In Sophia Antipolis, presentato in concorso al 71. Locarno Festival nella sezione Cineasti del Presente e disponibile in streaming gratuito su Festival Scope, c’è allora spazio per una vedova annoiata che trova sollievo negli incontri con un mistico santone, e poi un giovanotto di ritorno dalle piattaforme petrolifere ora guardiano di notte in periferia, e ancora una sensitiva che crede la figlia rapita da corpi extraterrestri. I bozzetti malinconici si alternano a vedute evocative tra spiaggia e mare, tramonto e notte fonda, sempre con riferimenti e vaghi indizi riguardo l’allegorica scomparsa di Sophia. Il caldo di fine Agosto rende poi netto il contrasto tra la Costa Azzurra vacanziera e i fatiscenti mostri urbani che legano i fatti dei protagonisti. In questo senso il film ha gioco facile nel restituire toni e atmosfere un po’ e avvilenti e un po’ depresse, con monologhi e dialoghi off-screen fin troppo artificiosi. Colpisce la scelta di rifiutare a priori l’utilizzo della colonna sonora, che sempre nel discorso dei toni distopici alimenta l’ostentata mediocrità delle vite disumanizzate di chi si ritrova ingabbiato in quel finto splendore. Con il taglio del documentario appena romanzato – non a caso il regista viene anche da quel mondo – si procede in una sorta di analisi sociologica dei tipi umani distrutti dalla città, ma il problema principale sembra risiedere proprio nella volontà di calare dall’alto una dimensione eccessivamente poetica su di una realtà ordinaria, lineare, continuamente condannata proprio perché alienante.

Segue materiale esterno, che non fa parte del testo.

===== src/hw/rtl/skt_if.sv =====
interface skt_in_if
  import skt_pkg::*;
();
  logic              valid;
  logic              ready;
  skt_cmd_t          command;
  logic [KEY_W-1:0]  slot_time;
  logic [TAG_W-1:0]  detail_tag;
  logic [RANK_W-1:0] rank;

  modport source (output valid, command, slot_time, detail_tag, rank, input ready);
  modport sink (input valid, command, slot_time, detail_tag, rank, output ready);
endinterface

interface skt_out_if
  import skt_pkg::*;
();
  logic               valid;
  logic               ready;
  skt_status_t        status;
  logic               slot_free;
  logic               entry_valid;
  logic [KEY_W-1:0]   entry_time;
  logic [TAG_W-1:0]   entry_tag;
  logic [COUNT_W-1:0] entry_count;

  modport source (output valid, status, slot_free, entry_valid, entry_time, entry_tag,
                  entry_count, input ready);
  modport sink (input valid, status, slot_free, entry_valid, entry_time, entry_tag,
                entry_count, output ready);
endinterface


===== src/hw/rtl/skt_mem.sv =====
module skt_mem
  import skt_pkg::*;
#(
  parameter int DEPTH = 16,
  parameter int AW    = 4
) (
  input  logic          clk,
  input  logic          we,
  input  logic [AW-1:0] waddr,
  input  skt_entry_t    wdata,
  input  logic [AW-1:0] raddr,
  output skt_entry_t    rdata
);

  skt_entry_t mem [DEPTH];

  always_ff @(posedge clk) begin
    if (we) begin
      mem[waddr] <= wdata;
    end
  end

  always_ff @(posedge clk) begin
    rdata <= mem[raddr];
  end

endmodule


===== src/hw/rtl/skt_seq.sv =====
module skt_seq
  import skt_pkg::*;
#(
  parameter int CAPACITY = 16,
  parameter int IW       = 4,
  parameter int CW       = 5
) (
  input  logic              clk,
  input  logic              rst_n,
  input  logic              in_fire,
  input  skt_cmd_t          in_command,
  input  logic [KEY_W-1:0]  in_slot_time,
  input  logic [TAG_W-1:0]  in_detail_tag,
  input  logic [RANK_W-1:0] in_rank,
  output logic              in_ready,
  output logic              res_valid,
  input  logic              res_take,
  output skt_res_t          res,
  output logic [CW-1:0]     used_count,
  output logic              mem_we,
  output logic [IW-1:0]     mem_waddr,
  output skt_entry_t        mem_wdata,
  output logic [IW-1:0]     mem_raddr,
  input  skt_entry_t        mem_rdata
);

  skt_state_t        state_r, state_nxt;
  skt_cmd_t          cmd_r;
  logic [KEY_W-1:0]  key_r;
  logic [TAG_W-1:0]  tag_r;
  logic [RANK_W-1:0] rank_r;
  logic [CW-1:0]     used_r, used_nxt;
  logic [CW-1:0]     idx_r, idx_nxt;
  logic [CW-1:0]     pos_r, pos_nxt;
  logic              found_r, found_nxt;
  skt_status_t       status_r, status_nxt;
  logic              free_r, free_nxt;
  logic              evalid_r, evalid_nxt;
  skt_entry_t        entry_r, entry_nxt;

  logic          cmp_eq, cmp_gt;
  logic          is_empty, is_full, rank_out;
  logic [CW-1:0] idx_dec, idx_inc, idx_inc2;

  // One comparator serves every step of the scan.
  assign cmp_eq   = (mem_rdata.key == key_r);
  assign cmp_gt   = (mem_rdata.key > key_r);
  assign is_empty = (used_r == '0);
  assign is_full  = (32'(used_r) == CAPACITY);
  assign rank_out = (32'(rank_r) >= 32'(used_r));
  assign idx_dec  = idx_r - CW'(1);
  assign idx_inc  = idx_r + CW'(1);
  assign idx_inc2 = idx_r + CW'(2);

  always_comb begin
    state_nxt = state_r;
    unique case (state_r)
      S_IDLE: begin
        if (in_fire) state_nxt = S_START;
      end
      S_START: begin
        unique case (cmd_r)
          CMD_READ:   state_nxt = (is_empty || rank_out) ? S_DONE : S_READ_CAP;
          CMD_DELETE: state_nxt = is_empty ? S_DONE : S_SCAN_RD;
          default:    state_nxt = S_SCAN_RD;
        endcase
      end
      S_SCAN_RD: begin
        state_nxt = (idx_r == used_r) ? S_EVAL : S_SCAN_CHK;
      end
      S_SCAN_CHK: begin
        state_nxt = (cmp_eq || cmp_gt) ? S_EVAL : S_SCAN_RD;
      end
      S_EVAL: begin
        unique case (cmd_r)
          CMD_INSERT: begin
            if (found_r || is_full) state_nxt = S_DONE;
            else if (idx_r == used_r) state_nxt = S_WRITE;
            else state_nxt = S_SHIFT_RD;
          end
          CMD_DELETE: begin
            if (!found_r || idx_inc == used_r) state_nxt = S_DONE;
            else state_nxt = S_SHIFT_RD;
          end
          default: state_nxt = S_DONE;
        endcase
      end
      S_SHIFT_RD: state_nxt = S_SHIFT_WR;
      S_SHIFT_WR: begin
        if (cmd_r == CMD_INSERT) begin
          state_nxt = (idx_dec == pos_r) ? S_WRITE : S_SHIFT_RD;
        end else begin
          state_nxt = (idx_inc2 == used_r) ? S_DONE : S_SHIFT_RD;
        end
      end
      S_WRITE:    state_nxt = S_DONE;
      S_READ_CAP: state_nxt = S_DONE;
      S_DONE: begin
        if (res_take) state_nxt = S_IDLE;
      end
      default: state_nxt = S_IDLE;
    endcase
  end

  always_comb begin
    used_nxt   = used_r;
    idx_nxt    = idx_r;
    pos_nxt    = pos_r;
    found_nxt  = found_r;
    status_nxt = status_r;
    free_nxt   = free_r;
    evalid_nxt = evalid_r;
    entry_nxt  = entry_r;
    mem_we     = 1'b0;
    mem_waddr  = idx_r[IW-1:0];
    mem_wdata  = mem_rdata;
    mem_raddr  = idx_r[IW-1:0];
    unique case (state_r)
      S_START: begin
        idx_nxt    = '0;
        found_nxt  = 1'b0;
        status_nxt = ST_OK;
        free_nxt   = 1'b0;
        evalid_nxt = 1'b0;
        entry_nxt  = '0;
        mem_raddr  = IW'(rank_r);
        if (cmd_r == CMD_READ) begin
          if (is_empty) status_nxt = ST_EMPTY;
          else if (rank_out) status_nxt = ST_NOT_FOUND;
        end else if (cmd_r == CMD_DELETE && is_empty) begin
          status_nxt = ST_EMPTY;
        end
      end
      S_SCAN_CHK: begin
        found_nxt = cmp_eq;
        if (!(cmp_eq || cmp_gt)) idx_nxt = idx_inc;
      end
      S_EVAL: begin
        pos_nxt = idx_r;
        unique case (cmd_r)
          CMD_INSERT: begin
            if (found_r) status_nxt = ST_BOOKED;
            else if (is_full) status_nxt = ST_FULL;
            idx_nxt = used_r;
          end
          CMD_DELETE: begin
            if (!found_r) status_nxt = ST_NOT_FOUND;
            else if (idx_inc == used_r) used_nxt = used_r - CW'(1);
          end
          default: free_nxt = !found_r;
        endcase
      end
      S_SHIFT_RD: begin
        mem_raddr = (cmd_r == CMD_INSERT) ? idx_dec[IW-1:0] : idx_inc[IW-1:0];
      end
      S_SHIFT_WR: begin
        mem_we = 1'b1;
        if (cmd_r == CMD_INSERT) begin
          idx_nxt = idx_dec;
        end else begin
          idx_nxt = idx_inc;
          if (idx_inc2 == used_r) used_nxt = used_r - CW'(1);
        end
      end
      S_WRITE: begin
        mem_we    = 1'b1;
        mem_waddr = pos_r[IW-1:0];
        mem_wdata = '{key: key_r, tag: tag_r};
        used_nxt  = used_r + CW'(1);
      end
      S_READ_CAP: begin
        evalid_nxt = 1'b1;
        entry_nxt  = mem_rdata;
      end
      default: ;
    endcase
  end

  always_ff @(posedge clk) begin
    if (!rst_n) begin
      state_r <= S_IDLE;
      used_r  <= '0;
    end else begin
      state_r <= state_nxt;
      used_r  <= used_nxt;
    end
  end

  always_ff @(posedge clk) begin
    if (in_fire) begin
      cmd_r  <= in_command;
      key_r  <= in_slot_time;
      tag_r  <= in_detail_tag;
      rank_r <= in_rank;
    end
    idx_r    <= idx_nxt;
    pos_r    <= pos_nxt;
    found_r  <= found_nxt;
    status_r <= status_nxt;
    free_r   <= free_nxt;
    evalid_r <= evalid_nxt;
    entry_r  <= entry_nxt;
  end

  assign in_ready   = (state_r == S_IDLE);
  assign res_valid  = (state_r == S_DONE);
  assign used_count = used_r;

  always_comb begin
    res.status      = status_r;
    res.slot_free   = free_r;
    res.entry_valid = evalid_r;
    res.entry_time  = entry_r.key;
    res.entry_tag   = entry_r.tag;
    res.entry_count = COUNT_W'(used_r);
  end

endmodule
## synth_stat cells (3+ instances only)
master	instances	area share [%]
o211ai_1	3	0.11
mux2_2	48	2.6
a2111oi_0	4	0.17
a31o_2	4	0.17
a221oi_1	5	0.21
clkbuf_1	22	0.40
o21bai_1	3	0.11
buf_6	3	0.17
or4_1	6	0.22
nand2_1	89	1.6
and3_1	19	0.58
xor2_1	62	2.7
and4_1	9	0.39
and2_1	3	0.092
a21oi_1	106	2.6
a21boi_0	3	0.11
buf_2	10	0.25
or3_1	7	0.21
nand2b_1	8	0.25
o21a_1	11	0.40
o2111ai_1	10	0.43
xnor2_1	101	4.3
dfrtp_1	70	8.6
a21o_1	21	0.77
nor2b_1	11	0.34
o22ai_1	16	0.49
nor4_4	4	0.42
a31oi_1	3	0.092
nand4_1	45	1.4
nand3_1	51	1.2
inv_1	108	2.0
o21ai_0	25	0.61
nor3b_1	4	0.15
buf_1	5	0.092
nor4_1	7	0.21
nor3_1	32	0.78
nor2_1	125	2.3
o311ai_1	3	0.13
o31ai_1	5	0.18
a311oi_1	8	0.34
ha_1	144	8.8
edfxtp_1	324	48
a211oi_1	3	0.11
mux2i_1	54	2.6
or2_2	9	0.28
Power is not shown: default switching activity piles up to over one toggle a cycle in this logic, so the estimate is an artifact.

Così non viene mostrato niente che non sia già accaduto, si arriva a eventi conclusi per poi essere messi al corrente dei fatti dalle parole, anche troppe e troppo ispirate, dei tanti personaggi. Il risultato è che le cinque narrazioni giustapposte hanno tutte il medesimo sapore: la situazione per i loro protagonisti è irrimediabile, statica e sempre tendente al peggio. Vernier non contento esagera, ce la mette tutta nel tentativo di dimostrarsi il primo della classe e nel complesso va oltre il seminato: il formato, la fotografia, la pellicola sbandierata, la cura per la composizione interna dell’inquadratura, la camera spesso fissa e le pochissime informazioni espositive sui personaggi manifestano tutte le intenzioni del prodotto finale, che stando al suo gioco troverebbe pure una strada riconoscibile e condivisibile, ma purtroppo mai completamente risolta e a tratti ai limiti dello stucchevole; ed è un peccato, perché di critiche alle storture di certi sistemi produttivi ed economici il cinema occidentale ne avrebbe bisogno eccome, ma certamente non con questi modi affettati e lagnosi.